═════ Input for this task

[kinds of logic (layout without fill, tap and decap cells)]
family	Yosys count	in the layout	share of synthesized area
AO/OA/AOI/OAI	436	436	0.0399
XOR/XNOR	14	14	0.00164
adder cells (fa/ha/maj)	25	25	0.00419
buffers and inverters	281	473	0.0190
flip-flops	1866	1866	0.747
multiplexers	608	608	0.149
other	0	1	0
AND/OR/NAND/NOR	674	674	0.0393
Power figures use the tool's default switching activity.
## config.mk

```make
export PLATFORM = sky130hd
export DESIGN_NAME = tlb_lru_lookup_insert_top
export DESIGN_NICKNAME = d
export VERILOG_FILES = /design/src/hdl/tlb_pkg.sv /design/src/hdl/tlb_store.sv /design/src/hdl/tlb_ctrl.sv /design/src/hdl/tlb_lru_lookup_insert_top.sv
export VERILOG_INCLUDE_DIRS = /design/src /design/src/hdl
export SDC_FILE = /design/constraint.sdc
export NUM_CORES = 1
export LEC_CHECK = 0
export BUFFER_PORTS_ARGS = -buffer_cell sky130_fd_sc_hd__buf_4
export CAP_MARGIN = 20
export CORE_UTILIZATION = 35
export CTS_CLUSTER_SIZE = 12
export DETAILED_ROUTE_END_ITERATION = 10
export SETUP_SLACK_MARGIN = 0.1
export SLEW_MARGIN = 20
export SYNTH_ARGS = -nofsm -noshare
export SYNTH_HDL_FRONTEND = slang
export SYNTH_SLANG_ARGS = --single-unit
export TNS_END_PERCENT = 100
```

## constraint.sdc

```tcl
create_clock -name clk -period 13.07 [get_ports clk]
set_input_delay 3.921 -clock clk [delete_from_list [all_inputs] [get_ports clk]]
set_output_delay 3.921 -clock clk [all_outputs]
set_load 0.05 [all_outputs]
```

## src/hdl/tlb_lru_lookup_insert_top_macros.svh

```systemverilog
`ifndef TLB_LRU_LOOKUP_INSERT_TOP_MACROS_SVH
`define TLB_LRU_LOOKUP_INSERT_TOP_MACROS_SVH

// Same-cycle implication, clocked on clk, off while arst_n is low
`define TLB_ASSERT_NOW(label, ante, cons, msg) \
	label: assert property (@(posedge clk) disable iff (!arst_n) (ante) |-> (cons)) \
		else $error(msg);

// Next-cycle implication
`define TLB_ASSERT_NEXT(label, ante, cons, msg) \
	label: assert property (@(posedge clk) disable iff (!arst_n) (ante) |=> (cons)) \
		else $error(msg);

`endif

```

## src/hdl/tlb_pkg.sv

```systemverilog
package tlb_pkg;

	localparam int ENTRIES    = 16;
	localparam int PAGE_BITS  = 20;
	localparam int FRAME_BITS = 20;
	localparam int IDX_W      = $clog2(ENTRIES);
	localparam int AGE_W      = $clog2(ENTRIES);
	localparam int CFG_W      = 5;
	localparam int CFG_RESET  = 16;

	localparam logic KIND_LOOKUP = 1'b0;
	localparam logic KIND_INSERT = 1'b1;

	typedef enum logic [1:0] {
		ST_IDLE,
		ST_SCAN,
		ST_UPDATE
	} state_t;

	typedef enum logic [1:0] {
		UPD_NONE,
		UPD_TOUCH,
		UPD_FILL
	} upd_op_t;

	typedef struct packed {
		upd_op_t               op;
		logic [IDX_W-1:0]      idx;
		logic                  wr_page;
		logic                  wr_frame;
		logic [PAGE_BITS-1:0]  page;
		logic [FRAME_BITS-1:0] frame;
	} upd_cmd_t;

	typedef struct packed {
		logic                  valid;
		logic [PAGE_BITS-1:0]  page;
		logic [FRAME_BITS-1:0] frame;
		logic [AGE_W-1:0]      age;
	} entry_t;

	typedef struct packed {
		logic                  hit;
		logic [FRAME_BITS-1:0] frame;
		logic                  evicted;
		logic [PAGE_BITS-1:0]  evicted_page;
	} result_t;

	// index of the last usable slot: 0 acts as 1, anything above ENTRIES as ENTRIES
	function automatic logic [IDX_W-1:0] last_slot(input logic [CFG_W-1:0] cfg);
		int unsigned c;
		int unsigned r;
		c = int'(cfg);
		if (c == 0) begin
			r = 0;
		end else if (c > ENTRIES) begin
			r = ENTRIES - 1;
		end else begin
			r = c - 1;
		end
		return r[IDX_W-1:0];
	endfunction

endpackage

```

## src/hdl/tlb_store.sv

```systemverilog
module tlb_store
	import tlb_pkg::*;
(
	input  logic             clk,
	input  logic             arst_n,
	input  logic [IDX_W-1:0] rd_idx,
	output entry_t           rd_entry,
	input  upd_cmd_t         upd
);

	logic                  valid_q [ENTRIES];
	logic [AGE_W-1:0]      age_q   [ENTRIES];
	logic [PAGE_BITS-1:0]  page_q  [ENTRIES];
	logic [FRAME_BITS-1:0] frame_q [ENTRIES];
	logic [AGE_W-1:0]      touch_age;

	assign rd_entry.valid = valid_q[rd_idx];
	assign rd_entry.page  = page_q[rd_idx];
	assign rd_entry.frame = frame_q[rd_idx];
	assign rd_entry.age   = age_q[rd_idx];

	assign touch_age = age_q[upd.idx];

	// recency ranks: valid slots always hold 0..count-1 exactly once
	always_ff @(posedge clk or negedge arst_n) begin
		if (!arst_n) begin
			for (int i = 0; i < ENTRIES; i++) begin
				valid_q[i] <= 1'b0;
				age_q[i]   <= '0;
			end
		end else begin
			unique case (upd.op)
				UPD_TOUCH: begin
					for (int i = 0; i < ENTRIES; i++) begin
						if (valid_q[i] && IDX_W'(i) != upd.idx && age_q[i] < touch_age) begin
							age_q[i] <= age_q[i] + AGE_W'(1);
						end
					end
					age_q[upd.idx] <= '0;
				end
				UPD_FILL: begin
					for (int i = 0; i < ENTRIES; i++) begin
						if (valid_q[i]) begin
							age_q[i] <= age_q[i] + AGE_W'(1);
						end
					end
					valid_q[upd.idx] <= 1'b1;
					age_q[upd.idx]   <= '0;
				end
				default: begin
				end
			endcase
		end
	end

	always_ff @(posedge clk) begin
		if (upd.op == UPD_FILL || (upd.op == UPD_TOUCH && upd.wr_page)) begin
			page_q[upd.idx] <= upd.page;
		end
		if (upd.op == UPD_FILL || (upd.op == UPD_TOUCH && upd.wr_frame)) begin
			frame_q[upd.idx] <= upd.frame;
		end
	end

endmodule

```

## src/hdl/tlb_ctrl.sv

```systemverilog
`include "tlb_lru_lookup_insert_top_macros.svh"

module tlb_ctrl
	import tlb_pkg::*;
(
	input  logic                  clk,
	input  logic                  arst_n,
	input  logic                  in_valid,
	output logic                  in_ready,
	input  logic                  in_kind,
	input  logic [PAGE_BITS-1:0]  in_page,
	input  logic [FRAME_BITS-1:0] in_frame,
	input  logic [IDX_W-1:0]      lim_last,
	output logic [IDX_W-1:0]      rd_idx,
	input  entry_t                rd_entry,
	output upd_cmd_t              upd,
	output logic                  res_valid,
	input  logic                  res_ready,
	output result_t               res
);

	state_t state_q, state_d;

	logic                  kind_q;
	logic [PAGE_BITS-1:0]  page_q;
	logic [FRAME_BITS-1:0] frame_q;
	logic [IDX_W-1:0]      lim_q;
	logic [IDX_W-1:0]      idx_q;

	logic                  match_q;
	logic [IDX_W-1:0]      match_idx_q;
	logic [FRAME_BITS-1:0] match_frame_q;
	logic                  free_q;
	logic [IDX_W-1:0]      free_idx_q;
	logic                  old_q;
	logic [IDX_W-1:0]      old_idx_q;
	logic [AGE_W-1:0]      old_age_q;
	logic [PAGE_BITS-1:0]  old_page_q;

	logic accept;
	logic scan_last;
	logic is_match;
	logic is_older;
	logic do_evict;

	assign accept    = in_valid && in_ready;
	assign scan_last = (idx_q == lim_q);
	assign rd_idx    = idx_q;

	// the shared compare unit: one slot per cycle
	assign is_match = rd_entry.valid && !match_q && (rd_entry.page == page_q);
	assign is_older = rd_entry.valid && (!old_q || rd_entry.age > old_age_q);

	assign do_evict = (kind_q == KIND_INSERT) && !match_q && !free_q && old_q;

	always_comb begin
		state_d = state_q;
		unique case (state_q)
			ST_IDLE:   if (in_valid) state_d = ST_SCAN;
			ST_SCAN:   if (scan_last) state_d = ST_UPDATE;
			ST_UPDATE: if (res_ready) state_d = ST_IDLE;
			default:   state_d = ST_IDLE;
		endcase
	end

	always_comb begin
		in_ready  = (state_q == ST_IDLE);
		res_valid = (state_q == ST_UPDATE) && res_ready;

		res.hit          = match_q;
		res.frame        = (kind_q == KIND_LOOKUP && match_q) ? match_frame_q : '0;
		res.evicted      = do_evict;
		res.evicted_page = do_evict ? old_page_q : '0;

		upd.op       = UPD_NONE;
		upd.idx      = match_idx_q;
		upd.wr_page  = 1'b0;
		upd.wr_frame = 1'b0;
		upd.page     = page_q;
		upd.frame    = frame_q;
		if (res_valid) begin
			priority if (match_q) begin
				upd.op       = UPD_TOUCH;
				upd.wr_frame = (kind_q == KIND_INSERT);
			end else if (kind_q == KIND_LOOKUP) begin
				upd.op = UPD_NONE;
			end else if (free_q) begin
				upd.op  = UPD_FILL;
				upd.idx = free_idx_q;
			end else if (old_q) begin
				// evict in place, then make it most recent
				upd.op       = UPD_TOUCH;
				upd.idx      = old_idx_q;
				upd.wr_page  = 1'b1;
				upd.wr_frame = 1'b1;
			end
		end
	end

	always_ff @(posedge clk or negedge arst_n) begin
		if (!arst_n) begin
			state_q <= ST_IDLE;
			idx_q   <= '0;
			match_q <= 1'b0;
			free_q  <= 1'b0;
			old_q   <= 1'b0;
		end else begin
			state_q <= state_d;
			if (accept) begin
				idx_q   <= '0;
				match_q <= 1'b0;
				free_q  <= 1'b0;
				old_q   <= 1'b0;
			end else if (state_q == ST_SCAN) begin
				if (!scan_last) begin
					idx_q <= idx_q + IDX_W'(1);
				end
				if (is_match) begin
					match_q <= 1'b1;
				end
				if (is_older) begin
					old_q <= 1'b1;
				end
				if (!rd_entry.valid && !free_q) begin
					free_q <= 1'b1;
				end
			end
		end
	end

	always_ff @(posedge clk) begin
		if (accept) begin
			kind_q  <= in_kind;
			page_q  <= in_page;
			frame_q <= in_frame;
			lim_q   <= lim_last;
		end else if (state_q == ST_SCAN) begin
			if (is_match) begin
				match_idx_q   <= idx_q;
				match_frame_q <= rd_entry.frame;
			end
			if (is_older) begin
				old_idx_q  <= idx_q;
				old_age_q  <= rd_entry.age;
				old_page_q <= rd_entry.page;
			end
			if (!rd_entry.valid && !free_q) begin
				free_idx_q <= idx_q;
			end
		end
	end

	`TLB_ASSERT_NEXT(a_accept_scans, accept, state_q == ST_SCAN, "item accepted but no scan")
	`TLB_ASSERT_NOW(a_idx_in_range, state_q == ST_SCAN, idx_q <= lim_q, "scan past last slot")
	`TLB_ASSERT_NOW(a_hit_xor_evict, res_valid, !(res.hit && res.evicted),
		"hit and eviction together")
	`TLB_ASSERT_NOW(a_insert_placed, res_valid && kind_q == KIND_INSERT,
		match_q || free_q || old_q, "insert found no slot")

endmodule

```

## src/hdl/tlb_lru_lookup_insert_top.sv

```systemverilog
// Channel   Signals                      Fields (low bit first)
// s_*       s_tvalid s_tready            tuser: kind; tdata: page_number, frame_in
// m_*       m_tvalid m_tready            tuser: hit, evicted; tdata: frame_out, evicted_page
// cfg_*     cfg_wr_en cfg_wr_data        entries_in_use (5 bits, reset 16)
//
// Each item runs accept, then a scan of n slots, n the usable entry count (1..16), one
// slot per cycle through the single page/age comparator, then an update.
// s_tready is high only while the sequencer is idle.
// The result sits in an output register; the next item is taken while it waits,
// and that item stalls in its update cycle until the register drains.
// arst_n clears all valid bits and ages at once; no clearing pass.
module tlb_lru_lookup_insert_top
	import tlb_pkg::*;
(
	input  logic                            clk,
	input  logic                            arst_n,
	input  logic                            s_tvalid,
	output logic                            s_tready,
	input  logic                            s_tuser,   // kind
	input  logic [PAGE_BITS+FRAME_BITS-1:0] s_tdata,   // page_number, frame_in
	output logic                            m_tvalid,
	input  logic                            m_tready,
	output logic [1:0]                      m_tuser,   // hit, evicted
	output logic [FRAME_BITS+PAGE_BITS-1:0] m_tdata,   // frame_out, evicted_page
	input  logic                            cfg_wr_en,
	input  logic [CFG_W-1:0]                cfg_wr_data
);

	logic [CFG_W-1:0] cfg_q;
	logic             m_valid_q;
	result_t          res_q;

	logic             res_valid;
	logic             res_ready;
	result_t          res;
	logic [IDX_W-1:0] rd_idx;
	entry_t           rd_entry;
	upd_cmd_t         upd;

	always_ff @(posedge clk or negedge arst_n) begin
		if (!arst_n) begin
			cfg_q <= CFG_W'(CFG_RESET);
		end else if (cfg_wr_en) begin
			cfg_q <= cfg_wr_data;
		end
	end

	assign res_ready = !m_valid_q || m_tready;

	always_ff @(posedge clk or negedge arst_n) begin
		if (!arst_n) begin
			m_valid_q <= 1'b0;
		end else if (res_ready) begin
			m_valid_q <= res_valid;
		end
	end

	always_ff @(posedge clk) begin
		if (res_valid) begin
			res_q <= res;
		end
	end

	assign m_tvalid = m_valid_q;
	assign m_tuser  = {res_q.evicted, res_q.hit};
	assign m_tdata  = {res_q.evicted_page, res_q.frame};

	tlb_ctrl u_ctrl (
		.clk       (clk),
		.arst_n    (arst_n),
		.in_valid  (s_tvalid),
		.in_ready  (s_tready),
		.in_kind   (s_tuser),
		.in_page   (s_tdata[PAGE_BITS-1:0]),
		.in_frame  (s_tdata[PAGE_BITS+FRAME_BITS-1:PAGE_BITS]),
		.lim_last  (last_slot(cfg_q)),
		.rd_idx    (rd_idx),
		.rd_entry  (rd_entry),
		.upd       (upd),
		.res_valid (res_valid),
		.res_ready (res_ready),
		.res       (res)
	);

	tlb_store u_store (
		.clk      (clk),
		.arst_n   (arst_n),
		.rd_idx   (rd_idx),
		.rd_entry (rd_entry),
		.upd      (upd)
	);

endmodule

```

==> impl_metrics.tcl <==
set metrics [dict create \
    cpLargestDelayFamily "simple AND/OR/NAND/NOR gates" \
    max_slew_margin 0.2663 \
    insertedDiodeCount 0 \
    cts_buffers 91 \
    skew_ns 0.02895 \
    die_h_microns 329.8 \
    grt_pass1_wl_microns 142300 \
    hp-class "register to register" \
    worstPathRequired_ns 13.65 \
    synth_edf_count 783 \
    grt_pass1_vias 21830 \
    avgSynthCellArea_sq_um 17.60 \
    fin_setup_tns_ns 0 \
    nNetsFinal 2391 \
    rsz0062_at_grt "false" \
    grt_max_degree 101 \
    avgRoutedWirePerCell_microns 25.66 \
    status "finished clean" \
    max_stage_delay_ns 0.75 \
    cts.sinks 878 \
    viasPerCell 5.696 \
    gp_congestion 0.8620 \
    num_vias 21130 \
    grt_use_total 0.1756 \
    worst_slack_ns 4.694 \
    synth_area_sq_um 37610 \
    grt-ovfl-total 0 \
    p_leak_nw 14.27 \
    synth_cell_types 72 \
    cts_tree "yes" \
    rows 119 \
    async_flop_share 0.1082 \
    drtPass1Iterations 8 \
    synth_common_cells "edfxtp_1 (783), mux4_2 (237), dfrtp_1 (94)" \
    synthFlopType "edfxtp_1" \
    crit_path_max_fanout 50 \
    drc 0 \
    post_route_cells_drive_above_1_share 0.2498 \
    fin_crit_ns 8.376 \
    yosysTopAreaCellShare 0.6252 \
    clk_pin_slew_ns 0.06 \
    syn2layout_area_growth_pct 14.00 \
    die_x_microns 329.8 \
    yosys-top-cells-area "edfxtp_1 (63%), mux4_2 (14%), dfrtp_1 (6.3%)" \
    crit_path_end_kind "register" \
    dr.first_iter.drc_count 2424 \
    wl_microns 95170 \
    synth-seq-area-share 0.6884 \
    worst_slew_pin_slew_ns 1.100 \
    synth_nets 2260 \
    finalCritPeriodShare 0.6409 \
    portBuffers 94 \
    htreeDepth 3 \
    cts_hold_buf 0 \
    cts_buffer_depth 3 \
    setup_violations 0 \
    hold_violations 0 \
    dp_slack_ns 4.107 \
    crit_path_cell_trace "buf_4 > nor2b_1 > or4_1 > a21oi_1 > or2_1 > buf_4 > mux4_2 > nand2_1 > nand3_1 > nand2_1 > ha_1 > a21o_1 > a21oi_1 > o21ai_0 > a31oi_1 > nand3_1 > or4_1 > o21ai_0" \
    post-cts-setup-buffer-count 0 \
    place_hpwl_microns 54180 \
    fmax_mhz 119.4 \
    peakVddDrop_mv 0.1360 \
    clockRootBuffer "clkbuf_16" \
    power_density_nw_per_um2 172.9 \
    drv_slew 0 \
    path_buf_inv 2 \
    antenna_found_initial 2 \
    ioPinCount 95 \
    drtAntennaViolNets 0 \
    yosysWarnings 0 \
    cpMaxStageDelayCell "nand2_1" \
    worstSkewPairLatency_ns 0.66 \
    dieArea_sq_um 108800 \
    post_cts_resized 0 \
    yosysTopAreaCell "edfxtp_1" \
    crit_arrival_ns 8.96 \
    finalInstanceArea_sq_um 42870 \
    cp-start-kind "input port" \
    start_util 0.3553 \
    place_area_sq_um 40210 \
    fill_cells 9309 \
    drv_cap 0 \
    core_area_sq_um 105900 \
    crit_type "input port to register" \
    yosysMostFrequentCell "edfxtp_1" \
    synth_seq_cells 878 \
    synthCells 2137 \
]
[cell families (layout without fill, tap and decap cells)]
family | Yosys count | after routing | share of synthesized area
DFF | 878 | 878 | 0.6884
and+or+nand+nor | 428 | 428 | 0.05972
AOI/OAI and AO/OA | 333 | 333 | 0.06175
muxes | 242 | 242 | 0.1433
buffers and inverters | 157 | 338 | 0.01653
adders and majority gates | 72 | 72 | 0.02395
xor gates and xnor gates | 27 | 27 | 0.006288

══════════

> _About this exercise_: All lines above with "unique" in them should be returned.

> _Result of this exercise_:
			unique case (upd.op)
		unique case (state_q)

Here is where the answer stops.